__DATA SECTION__:
┏━━

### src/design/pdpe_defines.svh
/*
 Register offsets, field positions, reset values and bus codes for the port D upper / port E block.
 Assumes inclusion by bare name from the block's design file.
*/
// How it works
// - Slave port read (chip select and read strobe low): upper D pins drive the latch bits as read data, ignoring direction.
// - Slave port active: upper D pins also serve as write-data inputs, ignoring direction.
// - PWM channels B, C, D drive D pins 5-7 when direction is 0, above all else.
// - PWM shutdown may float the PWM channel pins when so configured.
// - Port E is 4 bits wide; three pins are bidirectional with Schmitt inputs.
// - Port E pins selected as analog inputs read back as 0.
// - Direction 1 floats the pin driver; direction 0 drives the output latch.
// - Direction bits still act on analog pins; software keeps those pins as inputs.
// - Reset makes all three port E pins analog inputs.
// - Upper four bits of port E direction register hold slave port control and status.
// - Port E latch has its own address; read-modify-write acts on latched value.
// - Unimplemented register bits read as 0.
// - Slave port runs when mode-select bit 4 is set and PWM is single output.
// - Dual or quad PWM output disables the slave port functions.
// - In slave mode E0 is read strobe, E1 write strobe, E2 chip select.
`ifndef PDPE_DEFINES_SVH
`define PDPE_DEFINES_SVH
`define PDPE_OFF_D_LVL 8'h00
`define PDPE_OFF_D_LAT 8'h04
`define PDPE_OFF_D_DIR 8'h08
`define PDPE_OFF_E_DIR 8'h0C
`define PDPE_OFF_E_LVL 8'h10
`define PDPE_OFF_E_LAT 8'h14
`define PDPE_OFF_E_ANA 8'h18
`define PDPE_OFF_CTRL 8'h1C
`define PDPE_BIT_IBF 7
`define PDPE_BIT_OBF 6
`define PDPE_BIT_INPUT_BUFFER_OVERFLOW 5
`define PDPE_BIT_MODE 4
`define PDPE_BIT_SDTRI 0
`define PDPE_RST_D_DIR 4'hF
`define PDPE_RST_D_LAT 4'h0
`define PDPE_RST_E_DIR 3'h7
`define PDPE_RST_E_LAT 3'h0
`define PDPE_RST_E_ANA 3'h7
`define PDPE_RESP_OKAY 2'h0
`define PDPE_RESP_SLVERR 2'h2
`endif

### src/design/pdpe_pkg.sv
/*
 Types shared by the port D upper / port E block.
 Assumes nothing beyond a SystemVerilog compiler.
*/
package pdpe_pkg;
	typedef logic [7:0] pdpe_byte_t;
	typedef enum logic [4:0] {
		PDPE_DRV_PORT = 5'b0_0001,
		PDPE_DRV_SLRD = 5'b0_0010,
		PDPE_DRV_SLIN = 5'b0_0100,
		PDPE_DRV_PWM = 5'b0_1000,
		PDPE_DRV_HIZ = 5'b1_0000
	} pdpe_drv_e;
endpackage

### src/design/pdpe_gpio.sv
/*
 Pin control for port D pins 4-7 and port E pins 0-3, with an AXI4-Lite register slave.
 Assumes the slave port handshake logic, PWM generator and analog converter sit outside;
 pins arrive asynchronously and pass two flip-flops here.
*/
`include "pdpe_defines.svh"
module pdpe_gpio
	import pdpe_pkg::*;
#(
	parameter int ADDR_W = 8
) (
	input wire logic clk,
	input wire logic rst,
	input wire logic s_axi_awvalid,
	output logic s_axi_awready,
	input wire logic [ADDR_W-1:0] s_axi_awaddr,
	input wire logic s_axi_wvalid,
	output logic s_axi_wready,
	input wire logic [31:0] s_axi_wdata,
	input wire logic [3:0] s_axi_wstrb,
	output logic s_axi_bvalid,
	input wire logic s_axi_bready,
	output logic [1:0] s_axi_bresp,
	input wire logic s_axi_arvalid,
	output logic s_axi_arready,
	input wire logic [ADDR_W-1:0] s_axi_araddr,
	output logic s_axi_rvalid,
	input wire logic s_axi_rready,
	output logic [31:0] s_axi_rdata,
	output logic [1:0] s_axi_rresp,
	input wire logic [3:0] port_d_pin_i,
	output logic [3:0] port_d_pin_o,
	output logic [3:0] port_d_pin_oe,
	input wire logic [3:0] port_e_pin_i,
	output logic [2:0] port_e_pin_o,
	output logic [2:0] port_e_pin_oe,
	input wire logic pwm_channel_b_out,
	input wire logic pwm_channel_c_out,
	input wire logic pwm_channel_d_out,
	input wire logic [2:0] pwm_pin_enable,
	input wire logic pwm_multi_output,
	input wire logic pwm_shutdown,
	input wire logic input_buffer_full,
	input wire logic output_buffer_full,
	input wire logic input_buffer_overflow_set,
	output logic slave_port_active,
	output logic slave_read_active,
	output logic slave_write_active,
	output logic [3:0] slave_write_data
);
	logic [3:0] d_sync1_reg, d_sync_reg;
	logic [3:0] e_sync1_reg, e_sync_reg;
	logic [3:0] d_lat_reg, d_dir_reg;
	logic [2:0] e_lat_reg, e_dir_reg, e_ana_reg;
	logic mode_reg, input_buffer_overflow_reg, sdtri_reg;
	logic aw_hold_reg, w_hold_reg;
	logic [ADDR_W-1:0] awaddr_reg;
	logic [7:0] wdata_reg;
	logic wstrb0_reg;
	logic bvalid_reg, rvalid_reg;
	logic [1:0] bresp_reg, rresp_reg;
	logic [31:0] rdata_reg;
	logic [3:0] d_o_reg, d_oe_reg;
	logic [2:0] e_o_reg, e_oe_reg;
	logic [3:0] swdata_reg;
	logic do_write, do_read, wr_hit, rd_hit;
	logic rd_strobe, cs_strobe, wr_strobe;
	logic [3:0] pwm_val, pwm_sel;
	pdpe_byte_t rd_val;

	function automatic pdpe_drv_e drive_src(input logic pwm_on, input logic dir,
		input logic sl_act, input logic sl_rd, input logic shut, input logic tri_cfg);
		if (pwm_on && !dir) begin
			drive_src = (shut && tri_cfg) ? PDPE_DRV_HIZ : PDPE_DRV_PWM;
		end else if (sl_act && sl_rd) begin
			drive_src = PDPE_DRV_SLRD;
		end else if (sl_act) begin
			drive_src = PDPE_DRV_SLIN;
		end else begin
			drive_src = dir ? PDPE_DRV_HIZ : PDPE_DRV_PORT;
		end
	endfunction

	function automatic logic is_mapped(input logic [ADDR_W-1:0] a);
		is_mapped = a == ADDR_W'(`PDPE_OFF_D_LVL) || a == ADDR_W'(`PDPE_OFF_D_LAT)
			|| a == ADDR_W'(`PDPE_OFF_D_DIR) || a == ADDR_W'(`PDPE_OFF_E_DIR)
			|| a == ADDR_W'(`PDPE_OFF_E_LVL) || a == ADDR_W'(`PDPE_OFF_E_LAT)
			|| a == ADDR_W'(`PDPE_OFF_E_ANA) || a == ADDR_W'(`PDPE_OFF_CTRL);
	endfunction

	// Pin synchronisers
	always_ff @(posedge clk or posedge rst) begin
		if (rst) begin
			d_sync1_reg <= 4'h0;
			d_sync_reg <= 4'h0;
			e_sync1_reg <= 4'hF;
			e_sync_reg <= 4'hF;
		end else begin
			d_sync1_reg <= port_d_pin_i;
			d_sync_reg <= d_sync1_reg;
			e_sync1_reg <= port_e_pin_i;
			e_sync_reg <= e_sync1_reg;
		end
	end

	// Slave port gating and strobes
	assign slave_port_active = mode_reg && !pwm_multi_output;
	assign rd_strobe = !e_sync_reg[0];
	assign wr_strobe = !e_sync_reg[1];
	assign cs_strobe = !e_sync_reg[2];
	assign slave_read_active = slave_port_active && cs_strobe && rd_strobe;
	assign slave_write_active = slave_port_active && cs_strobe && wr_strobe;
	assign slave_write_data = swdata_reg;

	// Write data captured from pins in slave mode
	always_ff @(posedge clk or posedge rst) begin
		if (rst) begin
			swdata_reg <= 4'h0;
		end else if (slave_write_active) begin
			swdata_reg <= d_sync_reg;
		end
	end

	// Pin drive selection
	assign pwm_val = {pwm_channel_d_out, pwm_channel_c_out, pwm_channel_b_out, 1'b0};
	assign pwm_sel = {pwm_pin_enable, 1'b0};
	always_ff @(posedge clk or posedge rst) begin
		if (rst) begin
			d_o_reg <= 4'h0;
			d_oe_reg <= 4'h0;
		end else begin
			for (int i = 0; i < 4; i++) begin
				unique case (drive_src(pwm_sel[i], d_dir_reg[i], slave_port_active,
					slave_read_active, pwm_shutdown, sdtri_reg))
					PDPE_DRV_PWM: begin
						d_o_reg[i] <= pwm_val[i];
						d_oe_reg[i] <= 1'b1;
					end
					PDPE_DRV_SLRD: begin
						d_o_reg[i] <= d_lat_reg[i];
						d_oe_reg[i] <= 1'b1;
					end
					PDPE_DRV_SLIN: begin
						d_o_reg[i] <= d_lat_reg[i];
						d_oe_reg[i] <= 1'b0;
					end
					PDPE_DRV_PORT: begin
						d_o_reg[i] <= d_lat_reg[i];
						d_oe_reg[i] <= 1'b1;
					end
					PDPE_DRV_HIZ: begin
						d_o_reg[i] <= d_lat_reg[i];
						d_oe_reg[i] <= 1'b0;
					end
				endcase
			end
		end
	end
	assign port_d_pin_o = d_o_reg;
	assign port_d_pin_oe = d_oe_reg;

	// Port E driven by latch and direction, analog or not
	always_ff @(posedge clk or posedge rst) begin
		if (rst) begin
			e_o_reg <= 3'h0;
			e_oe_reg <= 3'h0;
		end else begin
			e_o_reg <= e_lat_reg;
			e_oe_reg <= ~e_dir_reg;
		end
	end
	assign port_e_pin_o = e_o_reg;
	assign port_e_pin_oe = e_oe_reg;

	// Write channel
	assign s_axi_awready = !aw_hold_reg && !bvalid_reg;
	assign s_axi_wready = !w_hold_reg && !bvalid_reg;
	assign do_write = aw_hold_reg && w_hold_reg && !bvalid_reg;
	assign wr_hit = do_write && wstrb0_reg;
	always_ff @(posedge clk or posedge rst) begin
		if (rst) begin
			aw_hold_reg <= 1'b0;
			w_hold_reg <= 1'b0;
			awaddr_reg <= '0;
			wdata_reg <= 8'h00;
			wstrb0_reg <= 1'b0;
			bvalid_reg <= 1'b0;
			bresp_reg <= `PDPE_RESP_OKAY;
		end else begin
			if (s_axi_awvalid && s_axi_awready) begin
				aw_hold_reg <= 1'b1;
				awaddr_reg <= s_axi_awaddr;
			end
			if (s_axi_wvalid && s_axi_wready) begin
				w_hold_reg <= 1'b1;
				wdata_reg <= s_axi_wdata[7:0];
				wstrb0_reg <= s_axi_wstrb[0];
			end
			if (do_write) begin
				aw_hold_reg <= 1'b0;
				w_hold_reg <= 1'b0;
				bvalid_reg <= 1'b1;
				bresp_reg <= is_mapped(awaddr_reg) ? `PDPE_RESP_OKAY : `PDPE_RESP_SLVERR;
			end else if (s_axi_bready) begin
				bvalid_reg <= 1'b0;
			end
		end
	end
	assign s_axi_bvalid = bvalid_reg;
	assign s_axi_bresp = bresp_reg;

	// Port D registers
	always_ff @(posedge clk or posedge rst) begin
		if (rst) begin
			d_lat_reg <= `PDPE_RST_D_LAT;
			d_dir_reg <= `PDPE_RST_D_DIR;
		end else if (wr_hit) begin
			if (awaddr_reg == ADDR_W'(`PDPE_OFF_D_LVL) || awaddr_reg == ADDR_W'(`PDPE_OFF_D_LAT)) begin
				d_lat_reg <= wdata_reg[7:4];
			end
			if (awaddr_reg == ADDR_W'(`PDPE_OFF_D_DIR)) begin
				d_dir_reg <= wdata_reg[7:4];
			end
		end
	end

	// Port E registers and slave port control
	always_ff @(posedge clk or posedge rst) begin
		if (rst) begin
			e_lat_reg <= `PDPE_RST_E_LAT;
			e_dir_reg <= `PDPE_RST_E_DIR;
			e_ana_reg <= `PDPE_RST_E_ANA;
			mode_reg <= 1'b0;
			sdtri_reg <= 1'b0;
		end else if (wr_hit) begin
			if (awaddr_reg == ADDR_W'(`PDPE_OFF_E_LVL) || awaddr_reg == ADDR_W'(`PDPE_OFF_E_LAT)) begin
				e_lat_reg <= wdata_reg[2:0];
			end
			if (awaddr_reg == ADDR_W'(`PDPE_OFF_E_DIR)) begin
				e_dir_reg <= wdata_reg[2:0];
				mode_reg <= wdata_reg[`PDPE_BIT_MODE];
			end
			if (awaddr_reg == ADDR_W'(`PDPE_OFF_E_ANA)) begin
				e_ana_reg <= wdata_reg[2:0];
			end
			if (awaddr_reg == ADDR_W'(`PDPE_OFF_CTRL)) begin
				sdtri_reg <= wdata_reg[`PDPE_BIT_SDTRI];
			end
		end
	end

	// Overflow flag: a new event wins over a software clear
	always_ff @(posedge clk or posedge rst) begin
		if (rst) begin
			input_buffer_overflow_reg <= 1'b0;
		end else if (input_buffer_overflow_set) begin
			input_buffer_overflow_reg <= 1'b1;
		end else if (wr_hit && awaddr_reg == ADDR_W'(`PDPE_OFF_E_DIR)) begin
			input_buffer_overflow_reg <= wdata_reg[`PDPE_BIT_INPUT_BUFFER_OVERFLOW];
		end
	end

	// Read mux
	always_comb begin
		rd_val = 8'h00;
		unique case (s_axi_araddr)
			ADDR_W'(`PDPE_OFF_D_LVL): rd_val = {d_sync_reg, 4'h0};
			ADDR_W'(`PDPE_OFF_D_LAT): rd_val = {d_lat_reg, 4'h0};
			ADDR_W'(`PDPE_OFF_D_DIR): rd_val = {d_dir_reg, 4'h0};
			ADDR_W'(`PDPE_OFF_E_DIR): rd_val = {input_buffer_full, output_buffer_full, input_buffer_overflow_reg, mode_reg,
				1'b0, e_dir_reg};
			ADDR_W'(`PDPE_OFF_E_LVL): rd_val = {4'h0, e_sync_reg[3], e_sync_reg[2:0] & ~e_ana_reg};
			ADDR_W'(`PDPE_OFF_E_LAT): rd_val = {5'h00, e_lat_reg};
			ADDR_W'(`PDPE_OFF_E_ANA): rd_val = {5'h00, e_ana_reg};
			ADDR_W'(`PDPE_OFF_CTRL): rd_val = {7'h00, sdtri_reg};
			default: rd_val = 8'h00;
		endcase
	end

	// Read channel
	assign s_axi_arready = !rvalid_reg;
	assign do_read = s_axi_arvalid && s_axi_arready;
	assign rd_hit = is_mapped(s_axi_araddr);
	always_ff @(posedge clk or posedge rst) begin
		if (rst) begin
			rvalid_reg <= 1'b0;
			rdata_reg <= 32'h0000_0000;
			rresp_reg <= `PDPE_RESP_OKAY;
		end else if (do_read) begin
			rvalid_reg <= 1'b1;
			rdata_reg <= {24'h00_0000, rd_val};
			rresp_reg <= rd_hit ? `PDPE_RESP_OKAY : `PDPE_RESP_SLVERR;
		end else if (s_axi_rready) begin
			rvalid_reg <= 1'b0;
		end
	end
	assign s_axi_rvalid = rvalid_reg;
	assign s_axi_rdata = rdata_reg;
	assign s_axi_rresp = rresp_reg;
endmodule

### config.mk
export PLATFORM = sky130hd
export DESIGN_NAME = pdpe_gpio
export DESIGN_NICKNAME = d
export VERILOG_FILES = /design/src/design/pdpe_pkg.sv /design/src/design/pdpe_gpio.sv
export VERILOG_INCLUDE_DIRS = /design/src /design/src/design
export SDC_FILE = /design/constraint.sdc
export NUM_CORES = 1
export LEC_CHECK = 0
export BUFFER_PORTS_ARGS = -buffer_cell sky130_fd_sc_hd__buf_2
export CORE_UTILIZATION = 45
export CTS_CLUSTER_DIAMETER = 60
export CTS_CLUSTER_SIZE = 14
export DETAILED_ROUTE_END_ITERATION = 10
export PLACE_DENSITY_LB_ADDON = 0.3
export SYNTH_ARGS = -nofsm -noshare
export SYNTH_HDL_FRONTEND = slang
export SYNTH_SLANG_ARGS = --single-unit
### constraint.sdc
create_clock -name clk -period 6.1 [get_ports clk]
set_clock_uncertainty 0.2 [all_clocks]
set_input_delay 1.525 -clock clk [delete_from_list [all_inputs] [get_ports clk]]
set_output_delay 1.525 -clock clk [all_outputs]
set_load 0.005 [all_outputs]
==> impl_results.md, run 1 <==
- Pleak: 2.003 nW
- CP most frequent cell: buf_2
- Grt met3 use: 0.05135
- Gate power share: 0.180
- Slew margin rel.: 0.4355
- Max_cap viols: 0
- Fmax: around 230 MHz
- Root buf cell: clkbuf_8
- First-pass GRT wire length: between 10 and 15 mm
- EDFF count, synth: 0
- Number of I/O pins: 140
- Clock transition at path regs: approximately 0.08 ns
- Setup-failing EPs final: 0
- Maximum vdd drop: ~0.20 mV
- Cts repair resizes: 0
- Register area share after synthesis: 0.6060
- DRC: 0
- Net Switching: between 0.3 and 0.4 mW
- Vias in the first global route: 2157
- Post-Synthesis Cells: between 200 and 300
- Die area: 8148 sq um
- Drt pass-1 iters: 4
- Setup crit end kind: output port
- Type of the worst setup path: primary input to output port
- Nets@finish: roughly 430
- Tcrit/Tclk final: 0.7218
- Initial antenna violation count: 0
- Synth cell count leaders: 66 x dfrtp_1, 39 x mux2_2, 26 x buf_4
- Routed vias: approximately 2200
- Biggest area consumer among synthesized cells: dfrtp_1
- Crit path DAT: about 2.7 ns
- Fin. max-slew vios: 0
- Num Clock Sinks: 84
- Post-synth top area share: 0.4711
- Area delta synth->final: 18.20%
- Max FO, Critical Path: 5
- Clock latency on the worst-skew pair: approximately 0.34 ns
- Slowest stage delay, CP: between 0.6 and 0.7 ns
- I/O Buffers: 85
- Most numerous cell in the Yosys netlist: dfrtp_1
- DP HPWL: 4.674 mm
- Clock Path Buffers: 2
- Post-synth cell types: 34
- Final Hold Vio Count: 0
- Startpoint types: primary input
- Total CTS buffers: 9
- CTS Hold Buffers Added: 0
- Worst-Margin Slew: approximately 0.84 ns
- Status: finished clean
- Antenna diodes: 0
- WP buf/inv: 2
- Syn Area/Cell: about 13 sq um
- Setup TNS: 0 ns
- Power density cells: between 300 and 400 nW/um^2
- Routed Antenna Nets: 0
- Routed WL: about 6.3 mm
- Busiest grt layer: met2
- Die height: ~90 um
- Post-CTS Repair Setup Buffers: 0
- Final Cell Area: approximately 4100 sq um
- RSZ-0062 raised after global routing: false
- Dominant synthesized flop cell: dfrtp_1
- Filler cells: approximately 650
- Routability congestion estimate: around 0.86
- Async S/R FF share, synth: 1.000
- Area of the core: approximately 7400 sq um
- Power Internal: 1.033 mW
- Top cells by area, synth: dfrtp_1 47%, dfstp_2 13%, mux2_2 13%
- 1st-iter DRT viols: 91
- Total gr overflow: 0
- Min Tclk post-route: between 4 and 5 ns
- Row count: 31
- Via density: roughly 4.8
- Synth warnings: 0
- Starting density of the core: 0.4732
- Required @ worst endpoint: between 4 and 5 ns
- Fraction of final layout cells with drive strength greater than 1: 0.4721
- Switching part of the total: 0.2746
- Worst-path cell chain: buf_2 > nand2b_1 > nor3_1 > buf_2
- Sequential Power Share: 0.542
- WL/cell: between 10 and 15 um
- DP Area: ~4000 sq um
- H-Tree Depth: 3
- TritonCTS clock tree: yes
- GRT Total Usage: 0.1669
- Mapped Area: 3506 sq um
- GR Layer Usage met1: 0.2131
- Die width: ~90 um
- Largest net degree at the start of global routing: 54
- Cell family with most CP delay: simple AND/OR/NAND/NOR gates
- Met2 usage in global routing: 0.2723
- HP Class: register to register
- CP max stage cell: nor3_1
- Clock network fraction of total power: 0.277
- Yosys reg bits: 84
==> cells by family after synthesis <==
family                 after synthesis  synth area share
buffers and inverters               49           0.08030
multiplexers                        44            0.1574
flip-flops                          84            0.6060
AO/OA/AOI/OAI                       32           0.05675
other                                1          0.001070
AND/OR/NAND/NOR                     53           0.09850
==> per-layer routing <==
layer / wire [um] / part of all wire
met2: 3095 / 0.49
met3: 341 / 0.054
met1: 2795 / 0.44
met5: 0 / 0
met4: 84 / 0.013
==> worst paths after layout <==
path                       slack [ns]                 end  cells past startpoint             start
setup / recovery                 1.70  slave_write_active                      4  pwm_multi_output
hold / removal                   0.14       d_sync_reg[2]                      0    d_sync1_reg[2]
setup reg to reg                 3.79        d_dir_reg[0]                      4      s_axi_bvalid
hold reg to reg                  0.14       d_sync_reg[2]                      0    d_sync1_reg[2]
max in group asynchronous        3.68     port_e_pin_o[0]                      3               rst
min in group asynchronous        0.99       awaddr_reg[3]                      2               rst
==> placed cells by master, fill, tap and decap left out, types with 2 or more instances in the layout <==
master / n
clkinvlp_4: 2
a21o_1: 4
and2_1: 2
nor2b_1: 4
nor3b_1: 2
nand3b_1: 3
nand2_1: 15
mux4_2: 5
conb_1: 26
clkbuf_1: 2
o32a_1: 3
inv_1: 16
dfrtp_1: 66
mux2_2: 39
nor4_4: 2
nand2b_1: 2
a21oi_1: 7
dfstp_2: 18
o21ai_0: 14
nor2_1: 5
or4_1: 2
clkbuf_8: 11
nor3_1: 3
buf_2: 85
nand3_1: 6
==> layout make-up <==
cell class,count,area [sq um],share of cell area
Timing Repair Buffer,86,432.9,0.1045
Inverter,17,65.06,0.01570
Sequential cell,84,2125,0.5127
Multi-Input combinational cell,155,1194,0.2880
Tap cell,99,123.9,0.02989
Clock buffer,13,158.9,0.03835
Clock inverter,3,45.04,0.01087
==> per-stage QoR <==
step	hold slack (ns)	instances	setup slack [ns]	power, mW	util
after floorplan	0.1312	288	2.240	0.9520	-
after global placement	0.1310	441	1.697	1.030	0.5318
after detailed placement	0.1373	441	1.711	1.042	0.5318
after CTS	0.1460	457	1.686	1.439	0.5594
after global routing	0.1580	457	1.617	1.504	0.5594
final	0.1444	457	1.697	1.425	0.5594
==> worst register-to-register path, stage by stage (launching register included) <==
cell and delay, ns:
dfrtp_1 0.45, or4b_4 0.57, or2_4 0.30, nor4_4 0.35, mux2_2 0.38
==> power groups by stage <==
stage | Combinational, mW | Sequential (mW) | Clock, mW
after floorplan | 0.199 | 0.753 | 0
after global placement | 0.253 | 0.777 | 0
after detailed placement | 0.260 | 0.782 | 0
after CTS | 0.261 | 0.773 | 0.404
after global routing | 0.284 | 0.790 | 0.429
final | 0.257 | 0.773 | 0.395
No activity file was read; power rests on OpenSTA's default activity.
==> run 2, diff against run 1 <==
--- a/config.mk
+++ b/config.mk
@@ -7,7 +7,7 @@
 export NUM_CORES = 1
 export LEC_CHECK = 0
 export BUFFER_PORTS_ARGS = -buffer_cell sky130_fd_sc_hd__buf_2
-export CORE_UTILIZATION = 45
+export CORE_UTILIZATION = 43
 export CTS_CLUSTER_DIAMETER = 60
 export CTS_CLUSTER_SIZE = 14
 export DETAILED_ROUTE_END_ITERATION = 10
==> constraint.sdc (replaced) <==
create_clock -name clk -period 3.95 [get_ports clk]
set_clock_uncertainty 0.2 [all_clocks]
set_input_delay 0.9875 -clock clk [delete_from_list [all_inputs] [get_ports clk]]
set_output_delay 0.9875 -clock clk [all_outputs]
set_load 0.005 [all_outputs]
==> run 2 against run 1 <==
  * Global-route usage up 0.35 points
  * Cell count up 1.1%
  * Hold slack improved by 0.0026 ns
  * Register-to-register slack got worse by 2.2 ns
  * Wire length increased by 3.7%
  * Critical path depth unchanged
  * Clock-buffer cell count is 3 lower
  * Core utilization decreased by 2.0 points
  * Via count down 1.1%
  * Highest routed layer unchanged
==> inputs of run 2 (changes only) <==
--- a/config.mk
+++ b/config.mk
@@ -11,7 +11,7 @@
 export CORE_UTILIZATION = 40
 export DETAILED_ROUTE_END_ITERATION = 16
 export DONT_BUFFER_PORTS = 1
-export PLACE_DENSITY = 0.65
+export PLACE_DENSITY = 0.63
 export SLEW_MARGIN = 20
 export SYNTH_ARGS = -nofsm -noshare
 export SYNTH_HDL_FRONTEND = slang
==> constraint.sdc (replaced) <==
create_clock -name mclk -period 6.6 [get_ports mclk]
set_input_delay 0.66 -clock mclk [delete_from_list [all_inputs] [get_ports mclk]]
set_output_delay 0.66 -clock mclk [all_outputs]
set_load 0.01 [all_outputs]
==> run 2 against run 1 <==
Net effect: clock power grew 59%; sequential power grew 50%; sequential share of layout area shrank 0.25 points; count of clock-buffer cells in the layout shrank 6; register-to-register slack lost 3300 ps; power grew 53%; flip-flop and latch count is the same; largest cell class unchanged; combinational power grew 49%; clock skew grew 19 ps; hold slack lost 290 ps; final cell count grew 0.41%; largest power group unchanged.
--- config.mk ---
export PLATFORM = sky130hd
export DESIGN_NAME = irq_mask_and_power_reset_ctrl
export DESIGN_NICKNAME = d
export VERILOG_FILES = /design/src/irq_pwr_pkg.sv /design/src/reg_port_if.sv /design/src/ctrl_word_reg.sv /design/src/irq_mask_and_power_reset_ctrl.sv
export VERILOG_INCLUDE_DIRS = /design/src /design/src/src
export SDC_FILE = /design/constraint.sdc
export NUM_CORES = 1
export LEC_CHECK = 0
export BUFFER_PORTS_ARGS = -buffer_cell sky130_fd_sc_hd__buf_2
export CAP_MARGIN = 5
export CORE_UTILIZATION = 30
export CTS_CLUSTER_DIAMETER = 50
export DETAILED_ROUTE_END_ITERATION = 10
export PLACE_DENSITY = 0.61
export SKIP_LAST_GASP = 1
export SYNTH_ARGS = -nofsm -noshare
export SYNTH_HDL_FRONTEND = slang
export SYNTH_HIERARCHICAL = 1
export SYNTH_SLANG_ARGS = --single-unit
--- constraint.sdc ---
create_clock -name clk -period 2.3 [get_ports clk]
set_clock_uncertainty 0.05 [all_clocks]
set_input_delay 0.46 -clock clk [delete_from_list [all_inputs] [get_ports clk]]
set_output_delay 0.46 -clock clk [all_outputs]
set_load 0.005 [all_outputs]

┗━━

__PROBLEM REQUIREMENTS__: Each line in the listing above from the one containing "e_dir_reg <= wdata_reg[2:0];" through the one containing "input_buffer_overflow_reg <= 1'b1;" should be repeated exactly, and no other line.

__EXERCISE OUTPUT__:
				e_dir_reg <= wdata_reg[2:0];
				mode_reg <= wdata_reg[`PDPE_BIT_MODE];
			end
			if (awaddr_reg == ADDR_W'(`PDPE_OFF_E_ANA)) begin
				e_ana_reg <= wdata_reg[2:0];
			end
			if (awaddr_reg == ADDR_W'(`PDPE_OFF_CTRL)) begin
				sdtri_reg <= wdata_reg[`PDPE_BIT_SDTRI];
			end
		end
	end

	// Overflow flag: a new event wins over a software clear
	always_ff @(posedge clk or posedge rst) begin
		if (rst) begin
			input_buffer_overflow_reg <= 1'b0;
		end else if (input_buffer_overflow_set) begin
			input_buffer_overflow_reg <= 1'b1;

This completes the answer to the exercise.